Conducted since 2003, the report, “Overview of the Report of Higher Education Employee Healthcare and Other Benefits,” includes additional visual representations of the data for the first time, as well as offering more context in an attempt to make the information presented more accessible and usable. The authors state that changes made to a number of federal policies in the last year have made this a pivotal time to collect baseline information in order to help with future efforts.
For example, the annual salary threshold for exempt employees was increased by the Department of Labor, causing it to go from $23,660 to $47,476. Institutions will be required to be in compliance with this by December 1, 2016, which can be accomplished either through an increase in salaries of exempt employees who are below threshold to the required amount, or else by making them non-exempt through tracking and paying overtime.
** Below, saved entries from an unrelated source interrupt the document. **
[src/sv/cbr_pkg.sv]
// shared constants, op codes and controller/datapath interface types
package cbr_pkg;

  localparam int unsigned BITMAP_BITS_DEF  = 65536;
  localparam int unsigned BITMAP_BYTES_DEF = 8192;

  localparam int unsigned ID_W    = 32;
  localparam int unsigned OP_W    = 2;
  localparam int unsigned COUNT_W = 17;

  localparam logic [ID_W-1:0]    GOLDEN_STEP = 32'h9e37_79b9;
  localparam logic [COUNT_W-1:0] COUNT_MAX   = 17'h1_ffff;

  localparam logic [OP_W-1:0] OP_DIRECT = 2'd0;
  localparam logic [OP_W-1:0] OP_EDGE   = 2'd1;
  localparam logic [OP_W-1:0] OP_CLEAR  = 2'd2;
  localparam logic [OP_W-1:0] OP_COUNT  = 2'd3;

  typedef struct packed {
    logic load_id;    // capture the incoming id
    logic hash_sum;   // first half of the edge mix
    logic mod_load;   // start reducing the index
    logic sel_edge;   // reduce the mixed value instead of the raw id
    logic mod_step;   // one step of the index reduction
    logic rd_en;      // read the byte holding the bit
    logic wr_bit;     // set the bit if still clear
    logic clr_start;  // rewind the sweep and zero the count
    logic clr_step;   // zero one byte
  } cbr_cmd_t;

  typedef struct packed {
    logic mod_done;
    logic clr_last;
  } cbr_status_t;

endpackage

[src/sv/cbr_ctrl.sv]
// controller: sequences hits, clears and counts over the datapath
module cbr_ctrl (
  input  logic                      clk,
  input  logic                      rst_n,
  input  logic                      start,
  input  logic [cbr_pkg::OP_W-1:0]  in_op,
  input  cbr_pkg::cbr_status_t      status,
  output cbr_pkg::cbr_cmd_t         cmd,
  output logic                      busy,
  output logic                      out_valid
);

  import cbr_pkg::*;

  typedef enum logic [2:0] {
    S_SWEEP,
    S_IDLE,
    S_HASH,
    S_LOAD,
    S_MOD,
    S_CHECK
  } state_t;

  state_t          state_r;
  logic [OP_W-1:0] op_r;
  logic            reply_r;
  logic            out_valid_r;
  logic            accept;

  assign accept = start && (state_r == S_IDLE) && rst_n;
  assign busy   = (state_r != S_IDLE) || !rst_n;

  always_comb begin
    cmd          = '0;
    cmd.sel_edge = (op_r == OP_EDGE);
    case (state_r)
      S_SWEEP: cmd.clr_step = 1'b1;
      S_IDLE: begin
        cmd.load_id   = accept;
        cmd.clr_start = accept && (in_op == OP_CLEAR);
      end
      S_HASH:  cmd.hash_sum = 1'b1;
      S_LOAD:  cmd.mod_load = 1'b1;
      S_MOD: begin
        cmd.mod_step = !status.mod_done;
        cmd.rd_en    = status.mod_done;
      end
      S_CHECK: cmd.wr_bit = 1'b1;
      default: cmd = '0;
    endcase
  end

  always_ff @(posedge clk) begin
    if (!rst_n) begin
      state_r     <= S_SWEEP;
      reply_r     <= 1'b0;
      out_valid_r <= 1'b0;
      op_r        <= OP_DIRECT;
    end else begin
      out_valid_r <= 1'b0;
      case (state_r)
        S_SWEEP: begin
          if (status.clr_last) begin
            state_r     <= S_IDLE;
            out_valid_r <= reply_r;
          end
        end
        S_IDLE: begin
          if (accept) begin
            op_r <= in_op;
            case (in_op)
              OP_DIRECT: state_r <= S_LOAD;
              OP_EDGE:   state_r <= S_HASH;
              OP_CLEAR: begin
                state_r <= S_SWEEP;
                reply_r <= 1'b1;
              end
              default:   out_valid_r <= 1'b1;
            endcase
          end
        end
        S_HASH:  state_r <= S_LOAD;
        S_LOAD:  state_r <= S_MOD;
        S_MOD: begin
          if (status.mod_done) begin
            state_r <= S_CHECK;
          end
        end
        S_CHECK: begin
          state_r     <= S_IDLE;
          out_valid_r <= 1'b1;
        end
        default: state_r <= S_IDLE;
      endcase
    end
  end

  assign out_valid = out_valid_r;

endmodule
As a result of this, the authors suggest that in order to comply some institutions could be forced to cut benefits. Changes made to flex time for employees who were at one time exempt could cause a reduction in wellness activities. They go on to say that as exempt and non-exempt employees experience varying pay schedules, any benefits deductions, leave accruals, or accrual limits for employees who switch exempt status would need to see an immediate change, a process the report refers to as “messy and costly.”
In addition, new sex discrimination guidelines were issued by the department in June 2016 for federal contractors and subcontractors. Certain aspects of these guidelines could influence healthcare policies currently in place for certain institutions. For example, contractors are no longer allowed to hold insurance policies that do not cover health services for gender transition. Pregnancy leave must be offered that is similar in nature to other medical conditions affecting an employee’s ability to work, and healthcare plans must be changed to reflect these changes by August 16, 2016.
Lastly, the US Supreme Court ruled in 2015 that states cannot deny same-sex couples the right to get married, which has an affect on domestic partner healthcare benefits.
The report found Preferred Provider Organization (PPO) plans remaining the most popularly offered plans, followed by High Deductible Health (HDH), Health Maintenance Organization (HMO), and Point of Service (POS) plans. The number of institutions offering HDH plans has seen significant growth this year.
Doctoral institutions were found to be more likely to offer several plan choices than other types of institutions are. The number of institutions offering a long-term care plan were found to have decreased by 7 percentage points since last year.
Meanwhile, healthcare benefits to both opposite-sex and same-sex domestic partners has seen a steady increase since 2005, with 70% of institutions now offering healthcare for same-sex partners. Private religious institutions were found to be the least likely to offer these benefits.
Wellness programs within higher education have seen a decrease. As budgets and dedicated staff for such programs continue to drop, there are very few institutions who do not already have such a plan in place that said they will be starting one in the future.